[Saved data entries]
[config.mk]
export PLATFORM = sky130hd
export DESIGN_NAME = pll_reset_sequencer
export DESIGN_NICKNAME = d
export VERILOG_FILES = /design/src/rtl/pll_rst_pkg.sv /design/src/rtl/sync_2ff.sv /design/src/rtl/pll_reset_sequencer.sv
export SDC_FILE = /design/constraint.sdc
export NUM_CORES = 1
export LEC_CHECK = 0
export CAP_MARGIN = 30
export CELL_PAD_IN_SITES_DETAIL_PLACEMENT = 1
export CELL_PAD_IN_SITES_GLOBAL_PLACEMENT = 1
export CORE_UTILIZATION = 25
export CTS_BUF_LIST = sky130_fd_sc_hd__clkbuf_4
export DETAILED_ROUTE_END_ITERATION = 8
export MAX_ROUTING_LAYER = met4
export PLACE_DENSITY = 0.59
export SETUP_SLACK_MARGIN = 0.2
export SLEW_MARGIN = 20
export SYNTH_ARGS = -nofsm -noshare
export SYNTH_HDL_FRONTEND = slang
export SYNTH_SLANG_ARGS = --single-unit
[constraint.sdc]
create_clock -name clk -period 5.8 [get_ports clk]
set_clock_uncertainty 0.2 [all_clocks]
set_input_delay 0.58 -clock clk [delete_from_list [all_inputs] [get_ports clk]]
set_output_delay 0.58 -clock clk [all_outputs]
set_load 0.01 [all_outputs]
[src/rtl/pll_rst_pkg.sv]
// Shared definitions for the PLL reset sequencer: state encoding, default
// cycle constants and the counter-width helper.
package pll_rst_pkg;

   localparam int unsigned DEF_RST_PULSE_CYC    = 16;
   localparam int unsigned DEF_LOCK_TIMEOUT_CYC = 40000;
   localparam int unsigned DEF_LOCK_STABLE_CYC  = 1024;
   localparam int unsigned DEF_MAX_RETRY        = 7;
   localparam int unsigned RETRY_W              = 3;

   typedef enum logic [2:0] {
      ST_PLL_RST   = 3'd0,
      ST_WAIT_LOCK = 3'd1,
      ST_STABLE    = 3'd2,
      ST_RUN       = 3'd3,
      ST_FAIL      = 3'd4
   } pll_state_e;

   // Width able to hold the largest of the three cycle limits, plus one bit.
   function automatic int unsigned cnt_width(input int unsigned a,
                                             input int unsigned b,
                                             input int unsigned c);
      int unsigned m;
      m = a;
      if (b > m) m = b;
      if (c > m) m = c;
      return $unsigned($clog2(m)) + 1;
   endfunction

endpackage

[src/rtl/sync_2ff.sv]
// Two-flop synchronizer for a single asynchronous bit, resets to 0.
// Ports: clk, rst (async, active-high), d_i (async input), q_o (synced output).
module sync_2ff (
   input  logic clk,
   input  logic rst,
   input  logic d_i,
   output logic q_o
);

   logic meta_q;
   logic sync_q;

   always_ff @(posedge clk or posedge rst) begin
      if (rst) begin
         meta_q <= 1'b0;
         sync_q <= 1'b0;
      end else begin
         meta_q <= d_i;
         sync_q <= meta_q;
      end
   end

   assign q_o = sync_q;

endmodule

[src/rtl/pll_reset_sequencer.sv]
// Sequences the PLL reset and the system reset from the board reference clock.
// Pulses pll_reset, waits for lock (retrying on timeout), requires lock to be
// stable before releasing sys_reset, and restarts on loss of lock.
// Ports:
//   clk        reference clock (same net as PLL clkin)
//   reset      asynchronous, active-high
//   pll_lock   PLL lock, asynchronous to clk
//   pll_reset  PLL reset, active-high
//   sys_reset  system reset, active-high, released synchronously
//   ready      high only in RUN
//   lock_lost  one-cycle pulse when lock drops in RUN
//   retry_cnt  timed-out attempts since the last RUN
//   fail       sticky after MAX_RETRY failed attempts
module pll_reset_sequencer
   import pll_rst_pkg::*;
#(
   parameter int unsigned RST_PULSE_CYC    = DEF_RST_PULSE_CYC,
   parameter int unsigned LOCK_TIMEOUT_CYC = DEF_LOCK_TIMEOUT_CYC,
   parameter int unsigned LOCK_STABLE_CYC  = DEF_LOCK_STABLE_CYC,
   parameter int unsigned MAX_RETRY        = DEF_MAX_RETRY
) (
   input  logic               clk,
   input  logic               reset,
   input  logic               pll_lock,
   output logic               pll_reset,
   output logic               sys_reset,
   output logic               ready,
   output logic               lock_lost,
   output logic [RETRY_W-1:0] retry_cnt,
   output logic               fail
);

   localparam int unsigned CNT_W = cnt_width(RST_PULSE_CYC, LOCK_TIMEOUT_CYC, LOCK_STABLE_CYC);
   localparam logic [CNT_W-1:0]   PULSE_LAST   = CNT_W'(RST_PULSE_CYC - 1);
   localparam logic [CNT_W-1:0]   TIMEOUT_LAST = CNT_W'(LOCK_TIMEOUT_CYC - 1);
   localparam logic [CNT_W-1:0]   STABLE_LAST  = CNT_W'(LOCK_STABLE_CYC - 1);
   localparam logic [CNT_W-1:0]   CNT_MAX      = '1;
   localparam logic [RETRY_W-1:0] RETRY_MAX    = RETRY_W'(MAX_RETRY);

   pll_state_e         state_q, state_d;
   logic [CNT_W-1:0]   cnt_q;
   logic [RETRY_W-1:0] retry_q, retry_d, retry_inc;
   logic               lock_s;
   logic               pll_reset_q, pll_reset_d;
   logic               sys_reset_q, sys_reset_d;
   logic               ready_q, ready_d;
   logic               lock_lost_q, lock_lost_d;
   logic               fail_q, fail_d;

   sync_2ff u_lock_sync (
      .clk (clk),
      .rst (reset),
      .d_i (pll_lock),
      .q_o (lock_s)
   );

   // Saturating increment of the retry count.
   assign retry_inc = (retry_q == RETRY_MAX) ? retry_q : retry_q + RETRY_W'(1);

   // State, retry count and output registers.
   always_ff @(posedge clk or posedge reset) begin
      if (reset) begin
         state_q     <= ST_PLL_RST;
         retry_q     <= '0;
         pll_reset_q <= 1'b1;
         sys_reset_q <= 1'b1;
         ready_q     <= 1'b0;
         lock_lost_q <= 1'b0;
         fail_q      <= 1'b0;
      end else begin
         state_q     <= state_d;
         retry_q     <= retry_d;
         pll_reset_q <= pll_reset_d;
         sys_reset_q <= sys_reset_d;
         ready_q     <= ready_d;
         lock_lost_q <= lock_lost_d;
         fail_q      <= fail_d;
      end
   end

   // Cycle counter, cleared on every state change, parked at all-ones.
   always_ff @(posedge clk or posedge reset) begin
      if (reset) begin
         cnt_q <= '0;
      end else if (state_d != state_q) begin
         cnt_q <= '0;
      end else if (cnt_q != CNT_MAX) begin
         cnt_q <= cnt_q + CNT_W'(1);
      end
   end

   // Next-state logic; a lock seen in the timeout cycle takes priority.
   always_comb begin
      state_d = state_q;
      retry_d = retry_q;
      case (state_q)
         ST_PLL_RST: begin
            if (cnt_q == PULSE_LAST) state_d = ST_WAIT_LOCK;
         end
         ST_WAIT_LOCK: begin
            if (lock_s) begin
               state_d = ST_STABLE;
            end else if (cnt_q == TIMEOUT_LAST) begin
               retry_d = retry_inc;
               state_d = (retry_inc == RETRY_MAX) ? ST_FAIL : ST_PLL_RST;
            end
         end
         ST_STABLE: begin
            if (!lock_s)                  state_d = ST_WAIT_LOCK;
            else if (cnt_q == STABLE_LAST) state_d = ST_RUN;
         end
         ST_RUN: begin
            if (!lock_s) state_d = ST_PLL_RST;
         end
         ST_FAIL: begin
            state_d = ST_FAIL;
         end
         default: begin
            state_d = ST_PLL_RST;
         end
      endcase
      if (state_d == ST_RUN) retry_d = '0;
   end

   // Outputs decoded from the next state so they register cleanly.
   always_comb begin
      pll_reset_d = 1'b0;
      sys_reset_d = 1'b1;
      ready_d     = 1'b0;
      fail_d      = 1'b0;
      case (state_d)
         ST_PLL_RST: pll_reset_d = 1'b1;
         ST_RUN: begin
            sys_reset_d = 1'b0;
            ready_d     = 1'b1;
         end
         ST_FAIL: fail_d = 1'b1;
         default: ;
      endcase
      lock_lost_d = (state_q == ST_RUN) && (state_d == ST_PLL_RST);
   end

   assign pll_reset = pll_reset_q;
   assign sys_reset = sys_reset_q;
   assign ready     = ready_q;
   assign lock_lost = lock_lost_q;
   assign retry_cnt = retry_q;
   assign fail      = fail_q;

endmodule
==> impl_metrics.env, run 1 <==
export IMPL_synth_common_cells="dfrtp_1 (28), a21oi_1 (11), a21oi_2 (10), nor2_1 (10), xnor2_1 (10)"
export IMPL_synthCells=144
export IMPL_crit_type="flop to flop"
export IMPL_wl_um=3569
export IMPL_drv_slew=0
export IMPL_vdd_drop_max_mv=0.1049
export IMPL_critPathLaunchType="flop"
export IMPL_dp_hpwl_um=2793
export IMPL_rrSetupSlack_ns=3.14
export IMPL_drc=0
export IMPL_syn_num_nets=150
export IMPL_synth_top_area_share_pct=44.52
export IMPL_postCtsSetupRepairBufs=0
export IMPL_fp_dieArea_um2=6617
export IMPL_antenna_left=0
export IMPL_fin_setup_tns_ns=0
export IMPL_num_nets_final=164
export IMPL_cts_root_buf="clkbuf_4"
export IMPL_setup_viol=0
export IMPL_holdWs_ns=0.1617
export IMPL_core_um2=5991
export IMPL_slew_headroom_pct=46.77
export IMPL_max_cap_viol_count=0
export IMPL_ys_seq_area_share_pct=47.85
export IMPL_clock_sinks=30
export IMPL_n_fill_cell=688
export IMPL_viasPerCell=4.940
export IMPL_status="completed"
export IMPL_antenna_found_initial=0
export IMPL_yosysWarnings=0
export IMPL_die_width_um=81.35
export IMPL_seqCellArea_um2=753.2
export IMPL_power_uw=574.9
export IMPL_cp_data_required_time_ns=5.80
export IMPL_grtUsageTotal_pct=12.90
export IMPL_drt_iter0_markers=37
export IMPL_tightest_slew_ns=0.7967
export IMPL_min_from="u_lock_sync.meta_q$_DFF_PP0_"
export IMPL_pin_count=11
export IMPL_min_to="u_lock_sync.q_o$_DFF_PP0_"
export IMPL_synth_area_per_cell_um2=10.93
export IMPL_crit_fanout=8
export IMPL_ys_ff_latch=30
export IMPL_hold_path_class="flop to flop"
export IMPL_async_reset_ff_share_pct=100.0
export IMPL_period_share_pct=45.79
export IMPL_grt_max_degree=17
export IMPL_yosys_area_top_type="dfrtp_1"
export IMPL_power_density_nw_per_um2=316.2
export IMPL_rsz0062_at_grt="no"
export IMPL_htreeDepth=2
export IMPL_clkTransAtPathRegs_ns=0.09
export IMPL_synth_edff_count=0
export IMPL_area_growth_pct=15.50
export IMPL_overflow=0
export IMPL_clk_path_buf_depth=2
export IMPL_worstReg2RegEnd="cnt_q[9]$_DFFE_PP0P_"
export IMPL_grt_pass1_wl_um=6154
export IMPL_synth_area_um2=1574
export IMPL_die_h_um=81.35
export IMPL_synth_distinct_cells=36
export IMPL_ys_top_cells_by_area="dfrtp_1 (45%), a21oi_2 (5.6%), xnor2_1 (5.6%)"
export IMPL_tritoncts="yes"
export IMPL_cp_end_kind="flop"
export IMPL_ys_flop_type="dfrtp_1"
export IMPL_layout_min_cycle_time_ns=2.656
export IMPL_cts_hold_buffers=0
export IMPL_synth_most_common_cell="dfrtp_1"
export IMPL_clk_insertion_delay_late_ns=0.34
export IMPL_start_util_pct=26.27
export IMPL_multi_input_area_um2=775.7
export IMPL_grt_pass1_vias=1261
export IMPL_num_rows=28
export IMPL_min_path_cells=0
export IMPL_routabilityCongestion=0.7590
export IMPL_hold_violations=0
export IMPL_rr_worst_depth=9
export IMPL_drive_gt1_share_pct=18.87
export IMPL_io_buffers=10
export IMPL_fmax_mhz=376.5
export IMPL_cp_arrival_ns=2.66
export IMPL_cts_made_buffers=5
export IMPL_reg2reg_from="cnt_q[0]$_DFFE_PP0P_"
export IMPL_startpoint="cnt_q[0]$_DFFE_PP0P_"
export IMPL_insertedDiodeCount=0
export IMPL_wl_per_cell_um=15.25
export IMPL_power_leakage_nw=0.7405
export IMPL_postCtsResizedCells=0
export IMPL_drt_first_pass_iters=4
export IMPL_routed_via_count=1156
-- critical path: stages, from the launching register on --
cell and delay [ns]:
dfrtp_1 0.41, ha_1 0.22, nand3_1 0.22, nor4_1 0.11, ha_1 0.31, and4b_1 0.38
nand2_1 0.12, or3_1 0.35, xor2_1 0.16, a21oi_1 0.06
-- worst max path at each step --
stage,slack (ns),end,depth (start not counted)
after floorplan,3.35,cnt_q[9]$_DFFE_PP0P_,10
after global placement,3.04,cnt_q[7]$_DFFE_PP0P_,5
after detailed placement,3.02,cnt_q[5]$_DFFE_PP0P_,5
after CTS,2.98,cnt_q[7]$_DFFE_PP0P_,5
after global routing,2.86,cnt_q[12]$_DFFE_PP0P_,8
final,3.14,cnt_q[9]$_DFFE_PP0P_,9
-- where the power goes --
part / switching, mW / internal (mW)
combinational: 0.113 / 0.0803
clock: 0.0749 / 0.0450
sequential: 0.0269 / 0.235
-- layer usage --
layer	track usage [%]	vias to the layer above	wire length (µm)	part of all wire [%]
li1	-	544	-	-
met1	14.69	583	1601	45
met2	20.92	20	1759	49
met3	4.045	9	146	4.1
met4	5.179	0	61	1.7
met5	-	-	0	0
-- state kept, by name (all words and copies together) (netlist names) --
signal / count
cnt_q: 17
retry_cnt: 3
state_q: 3
fail: 1
lock_lost: 1
pll_reset: 1
ready: 1
sys_reset: 1
u_lock_sync.meta_q: 1
u_lock_sync.q_o: 1
-- cells by family (layout without fill, tap and decap cells) --
| group | Yosys count | count (layout) | synth area share (%) |
|---|---|---|---|
| AND/OR/NAND/NOR | 53 | 53 | 20.91 |
| AO/OA/AOI/OAI | 30 | 30 | 14.63 |
| flip-flops | 30 | 30 | 47.85 |
| XOR/XNOR | 17 | 17 | 9.459 |
| buffers and inverters | 8 | 23 | 2.861 |
| adder cells (fa/ha/maj) | 3 | 3 | 2.385 |
| multiplexers | 3 | 3 | 1.908 |
-- layout by cell type, fill, tap and decap left out, drive strengths merged, types with 2 or more instances in the layout --
master	count
nor3	4
nand3	8
nor4	5
mux2i	3
and3	3
nand2	6
xnor2	10
a21oi	21
or4	3
nor2	10
nand4	3
clkdlybuf4s50	10
clkbuf	5
nor2b	2
buf	2
clkinv	2
and2	2
a21bo	2
xor2	7
inv	3
ha	3
dfstp	2
nor3b	2
a32o	2
dfrtp	28
-- metrics by stage --
stage,util [%],instances,instance area (µm²),worst slack (ns)
6_report,30.35,234,1818,3.144
5_1_grt,30.35,234,1818,2.860
4_1_cts,30.10,233,1803,2.977
3_5_place_dp,29.20,225,1749,3.016
3_3_place_gp,28.95,224,1734,3.042
2_1_floorplan,-,144,1574,3.347
-- cell type report --
class | count | share of cell area (%)
Clock buffer | 5 | 2.065
Clock inverter | 3 | 0.8947
Inverter | 3 | 0.6194
Multi-Input combinational cell | 106 | 42.67
Sequential cell | 30 | 41.43
Tap cell | 75 | 5.162
Timing Repair Buffer | 12 | 7.158
Power figures use the tool's default switching activity.
==> inputs of run 2 (changes only) <==
==> constraint.sdc (replaced) <==
create_clock -name clk -period 2.6 [get_ports clk]
set_clock_uncertainty 0.2 [all_clocks]
set_input_delay 0.26 -clock clk [delete_from_list [all_inputs] [get_ports clk]]
set_output_delay 0.26 -clock clk [all_outputs]
set_load 0.01 [all_outputs]
==> run 2 against run 1 <==
Against the previous run: sequential power rose by 120%; hold slack worse by 0.073 ns; via count increased by 5.2%; sequential share of layout area fell by 3.3 points; critical path depth is the same; non-clock buffer count increased by 10; routed wire length increased by 3.2%; final area is 8.9% higher; highest routed layer unchanged.
==> impl_metrics.env, run 2 (synthesized netlist as in run 1, its figures left out) <==
export IMPL_status="completed"
export IMPL_routed_via_count=1216
export IMPL_drt_first_pass_iters=4
export IMPL_hold_violations=0
export IMPL_wl_um=3683
export IMPL_dp_hpwl_um=2624
export IMPL_critPathLaunchType="flop"
export IMPL_setup_viol=0
export IMPL_grt_max_degree=31
export IMPL_fin_setup_tns_ns=0
export IMPL_clkTransAtPathRegs_ns=0.10
export IMPL_crit_fanout=5
export IMPL_pin_count=11
export IMPL_power_internal_uw=878.1
export IMPL_comb_power_share_pct=35.0
export IMPL_antenna_left=0
export IMPL_antenna_found_initial=0
export IMPL_clk_insertion_delay_late_ns=0.34
export IMPL_grtUsageTotal_pct=12.83
export IMPL_seqCellArea_um2=754.5
export IMPL_area_growth_pct=25.76
export IMPL_max_cap_viol_count=0
export IMPL_core_um2=5991
export IMPL_cp_data_required_time_ns=2.62
export IMPL_cp_cell_sequence="and3_4, nand3_4, nor4_4, ha_2, and4b_2, nand4bb_1, nor2_1, xnor2_1, a21oi_2"
export IMPL_fmax_mhz=427.8
export IMPL_tightest_slew_ns=0.3846
export IMPL_power_frac_seq_pct=43.0
export IMPL_die_h_um=81.35
export IMPL_num_rows=28
export IMPL_hold_path_class="input pin to asynchronous set/reset pin"
export IMPL_vdd_drop_max_mv=0.4196
export IMPL_largest_reg_flops=17
export IMPL_drt_iter0_markers=38
export IMPL_insertedDiodeCount=0
export IMPL_cts_root_buf="clkbuf_4"
export IMPL_power_density_nw_per_um2=688.2
export IMPL_top_register="cnt_q"
export IMPL_slew_headroom_pct=74.36
export IMPL_die_width_um=81.35
export IMPL_cp_end_kind="flop"
export IMPL_crit_type="flop to flop"
export IMPL_drive_gt1_share_pct=31.36
export IMPL_grt_pass1_wl_um=6037
export IMPL_clk_path_buf_depth=2
export IMPL_switchingPower_uw=484.2
export IMPL_period_share_pct=89.91
export IMPL_start_util_pct=26.27
export IMPL_clock_sinks=30
export IMPL_layout_min_cycle_time_ns=2.338
export IMPL_wl_per_cell_um=15.09
export IMPL_final_common_cell="dfrtp_1"
export IMPL_cpPeakStageDelay_ns=0.42
export IMPL_holdWs_ns=0.08847
export IMPL_path_buf_inv=0
export IMPL_htreeDepth=2
export IMPL_clockPowerShare_pct=22.0
export IMPL_cts_made_buffers=5
export IMPL_viasPerCell=4.984
export IMPL_routabilityCongestion=0.7602
export IMPL_io_buffers=10
export IMPL_num_nets_final=174
export IMPL_n_fill_cell=656
export IMPL_multi_input_area_um2=857.1
export IMPL_cts_hold_buffers=0
export IMPL_slowest_stage="dfrtp_1"
export IMPL_swShare_pct=35.54
export IMPL_final_cell_mix="dfrtp_1 (27), a21oi_1 (11), buf_4 (11)"
export IMPL_grt_pass1_vias=1232
export IMPL_power_leakage_nw=0.8156
export IMPL_rsz0062_at_grt="yes"
export IMPL_crit_family="simple AND/OR/NAND/NOR gates"
export IMPL_drv_slew=0
export IMPL_overflow=0
export IMPL_drc=0
export IMPL_tritoncts="yes"
export IMPL_cp_arrival_ns=2.36
export IMPL_fp_dieArea_um2=6617
==> run 2: cell types whose count changed in the layout (fill, tap and decap cells not counted), sizes merged <==
cell      before  now
clkinvlp       1    0
clkinv         2    0
buf            2   12
clkbuf         5    8
==> run 2: final cells by class <==
cell class	count	area share, %
repair buffers	22	10.24
clock buffers	8	3.034
well taps	75	4.741
multi-input cells	106	43.30
flip-flops and latches	30	38.12
inverters	3	0.5689
==> run 2: worst register-to-register path: cells and delay by family, from the launching register on <==
kind,cells,cell delay [ns]
and+or+nand+nor,6,1.12
AOI/OAI and AO/OA,1,0.04
adders and majority gates,1,0.24
DFF,1,0.42
xor gates and xnor gates,1,0.19
==> run 2: metal layers <==
layer  up-vias  wire [µm]  track usage (%)
met5         -          0                -
met4         0        109            5.893
met3         8         76            3.034
met2        14       1884            21.25
met1       624       1613            14.56
li1        570          -                -
==> run 2: timing repair <==
action / CTS / global route
setup buffers: 1 / 5
setup endpoints to repair: 5 / 16
gates resized for setup: 3 / 12
pin swaps: 1 / 7
==> run 2: path summary, 6_finish.rpt <==
check	slack (ns)	from	to	cells past startpoint
worst max register to register	0.26	cnt_q[11]$_DFFE_PP0P_	cnt_q[15]$_DFFE_PP0P_	9
worst min-delay path	0.09	reset	retry_cnt[2]$_DFFE_PP0P_	3
worst min register to register	0.16	u_lock_sync.meta_q$_DFF_PP0_	u_lock_sync.q_o$_DFF_PP0_	0
worst max-delay path	0.26	cnt_q[11]$_DFFE_PP0P_	cnt_q[15]$_DFFE_PP0P_	9
max in group asynchronous	1.79	reset	pll_reset$_DFF_PP1_	3
min in group clk	0.15	pll_lock	u_lock_sync.meta_q$_DFF_PP0_	1
==> run 2: stage by stage <==
stage                     util [%]  setup slack (ns)  std cells  area [µm²]  power, mW
after floorplan                  -            0.2530        144        1580     0.9111
after global placement       29.99            0.2547        230        1797      1.039
after detailed placement     29.99           0.08091        230        1797      1.050
after CTS                    31.41            0.2004        239        1882      1.355
after global routing         33.04            0.1256        244        1979      1.473
final                        33.04            0.2623        244        1979      1.362
==> run 2: power groups by stage <==
stage	sequential, mW	combinational (mW)	clock [mW]
3_5_place_dp	0.591	0.459	0
6_report	0.586	0.477	0.299
3_3_place_gp	0.591	0.448	0
2_1_floorplan	0.571	0.340	0
4_1_cts	0.583	0.461	0.310
5_1_grt	0.598	0.538	0.337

**What to work on**: Of the entries listed above, reproduce only the lines starting at the line containing "export IMPL_synth_area_per_cell_um2=10.93" and ending at the line containing "after CTS,2.98,cnt_q[7]$_DFFE_PP0P_,5". Include both, exactly as they stand.

**Task result**:
export IMPL_synth_area_per_cell_um2=10.93
export IMPL_crit_fanout=8
export IMPL_ys_ff_latch=30
export IMPL_hold_path_class="flop to flop"
export IMPL_async_reset_ff_share_pct=100.0
export IMPL_period_share_pct=45.79
export IMPL_grt_max_degree=17
export IMPL_yosys_area_top_type="dfrtp_1"
export IMPL_power_density_nw_per_um2=316.2
export IMPL_rsz0062_at_grt="no"
export IMPL_htreeDepth=2
export IMPL_clkTransAtPathRegs_ns=0.09
export IMPL_synth_edff_count=0
export IMPL_area_growth_pct=15.50
export IMPL_overflow=0
export IMPL_clk_path_buf_depth=2
export IMPL_worstReg2RegEnd="cnt_q[9]$_DFFE_PP0P_"
export IMPL_grt_pass1_wl_um=6154
export IMPL_synth_area_um2=1574
export IMPL_die_h_um=81.35
export IMPL_synth_distinct_cells=36
export IMPL_ys_top_cells_by_area="dfrtp_1 (45%), a21oi_2 (5.6%), xnor2_1 (5.6%)"
export IMPL_tritoncts="yes"
export IMPL_cp_end_kind="flop"
export IMPL_ys_flop_type="dfrtp_1"
export IMPL_layout_min_cycle_time_ns=2.656
export IMPL_cts_hold_buffers=0
export IMPL_synth_most_common_cell="dfrtp_1"
export IMPL_clk_insertion_delay_late_ns=0.34
export IMPL_start_util_pct=26.27
export IMPL_multi_input_area_um2=775.7
export IMPL_grt_pass1_vias=1261
export IMPL_num_rows=28
export IMPL_min_path_cells=0
export IMPL_routabilityCongestion=0.7590
export IMPL_hold_violations=0
export IMPL_rr_worst_depth=9
export IMPL_drive_gt1_share_pct=18.87
export IMPL_io_buffers=10
export IMPL_fmax_mhz=376.5
export IMPL_cp_arrival_ns=2.66
export IMPL_cts_made_buffers=5
export IMPL_reg2reg_from="cnt_q[0]$_DFFE_PP0P_"
export IMPL_startpoint="cnt_q[0]$_DFFE_PP0P_"
export IMPL_insertedDiodeCount=0
export IMPL_wl_per_cell_um=15.25
export IMPL_power_leakage_nw=0.7405
export IMPL_postCtsResizedCells=0
export IMPL_drt_first_pass_iters=4
export IMPL_routed_via_count=1156
-- critical path: stages, from the launching register on --
cell and delay [ns]:
dfrtp_1 0.41, ha_1 0.22, nand3_1 0.22, nor4_1 0.11, ha_1 0.31, and4b_1 0.38
nand2_1 0.12, or3_1 0.35, xor2_1 0.16, a21oi_1 0.06
-- worst max path at each step --
stage,slack (ns),end,depth (start not counted)
after floorplan,3.35,cnt_q[9]$_DFFE_PP0P_,10
after global placement,3.04,cnt_q[7]$_DFFE_PP0P_,5
after detailed placement,3.02,cnt_q[5]$_DFFE_PP0P_,5
after CTS,2.98,cnt_q[7]$_DFFE_PP0P_,5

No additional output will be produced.